USN-4302-1: Linux kernel vulnerabilities
Severity
Medium
Vendor
Canonical Ubuntu
Versions Affected
- Canonical Ubuntu 16.04
Description
Paulo Bonzini discovered that the KVM hypervisor implementation in the Linux kernel could improperly let a nested (level 2) guest access the resources of a parent (level 1) guest in certain situations. An attacker could use this to expose sensitive information. (CVE-2020-2732)
Gregory Herrero discovered that the fix for CVE-2019-14615 to address the Linux kernel not properly clearing data structures on context switches for certain Intel graphics processors was incomplete. A local attacker could use this to expose sensitive information. (CVE-2020-8832)
It was discovered that the IPMI message handler implementation in the Linux kernel did not properly deallocate memory in certain situations. A local attacker could use this to cause a denial of service (kernel memory exhaustion). (CVE-2019-19046)
It was discovered that the Intel WiMAX 2400 driver in the Linux kernel did not properly deallocate memory in certain situations. A local attacker could use this to cause a denial of service (kernel memory exhaustion). (CVE-2019-19051)
It was discovered that the Marvell Wi-Fi device driver in the Linux kernel did not properly deallocate memory in certain error conditions. A local attacker could use this to possibly cause a denial of service (kernel memory exhaustion). (CVE-2019-19056)
It was discovered that the Intel® Wi-Fi device driver in the Linux kernel device driver in the Linux kernel did not properly deallocate memory in certain error conditions. A local attacker could possibly use this to cause a denial of service (kernel memory exhaustion). (CVE-2019-19058)
It was discovered that the Brocade BFA Fibre Channel device driver in the Linux kernel did not properly deallocate memory in certain error conditions. A local attacker could possibly use this to cause a denial of service (kernel memory exhaustion). (CVE-2019-19066)
It was discovered that the Realtek RTL8xxx USB Wi-Fi device driver in the Linux kernel did not properly deallocate memory in certain error conditions. A local attacker could possibly use this to cause a denial of service (kernel memory exhaustion). (CVE-2019-19068)
It was discovered that ZR364XX Camera USB device driver for the Linux kernel did not properly initialize memory. A physically proximate attacker could use this to cause a denial of service (system crash). (CVE-2019-15217)

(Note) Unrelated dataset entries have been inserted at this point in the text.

==> config.mk <==
export PLATFORM = sky130hd
export DESIGN_NAME = dfm_meas_sequencer
export DESIGN_NICKNAME = d
export VERILOG_FILES = /design/src/rtl/dfm_meas_sequencer.sv
export SDC_FILE = /design/constraint.sdc
export NUM_CORES = 1
export LEC_CHECK = 0
export BUFFER_PORTS_ARGS = -buffer_cell sky130_fd_sc_hd__buf_4
export CORE_ASPECT_RATIO = 0.7
export CORE_UTILIZATION = 39
export CTS_CLUSTER_DIAMETER = 30
export CTS_CLUSTER_SIZE = 16
export DETAILED_ROUTE_END_ITERATION = 7
export PLACE_DENSITY = 0.66
export SYNTH_ARGS = -nofsm -noshare
export SYNTH_HDL_FRONTEND = slang
export SYNTH_SLANG_ARGS = --single-unit
==> constraint.sdc <==
create_clock -name Sys_CLK -period 5.67 [get_ports Sys_CLK]
set_input_delay 0.567 -clock Sys_CLK [delete_from_list [all_inputs] [get_ports Sys_CLK]]
set_output_delay 0.567 -clock Sys_CLK [all_outputs]
set_load 0.02 [all_outputs]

CVEs contained in this USN include: CVE-2019-15217, CVE-2019-19051, CVE-2019-19056, CVE-2019-19066, CVE-2019-19068, CVE-2019-19058, CVE-2020-2732, CVE-2019-19046, CVE-2020-8832.
Affected Cloud Foundry Products and Versions
Severity is medium unless otherwise noted.
- Xenial Stemcells
- 97.x versions prior to 97.239
- 170.x versions prior to 170.210
- 250.x versions prior to 250.189
- 315.x versions prior to 315.175
- 456.x versions prior to 456.104
- 621.x versions prior to 621.64
- All other stemcells not listed.
Mitigation
Users of affected products are strongly encouraged to follow the mitigations below. The Cloud Foundry project recommends upgrading the following releases:
- Xenial Stemcells
- Upgrade 97.x versions to 97.239 or greater
- Upgrade 170.x versions to 170.210 or greater
- Upgrade 250.x versions to 250.189 or greater
- Upgrade 315.x versions to 315.175 or greater
- Upgrade 456.x versions to 456.104 or greater
- Upgrade 621.x versions to 621.64 or greater
- All other stemcells should be upgraded to the latest version available on bosh.io.
References
History
2020-03-17: Initial vulnerability report published.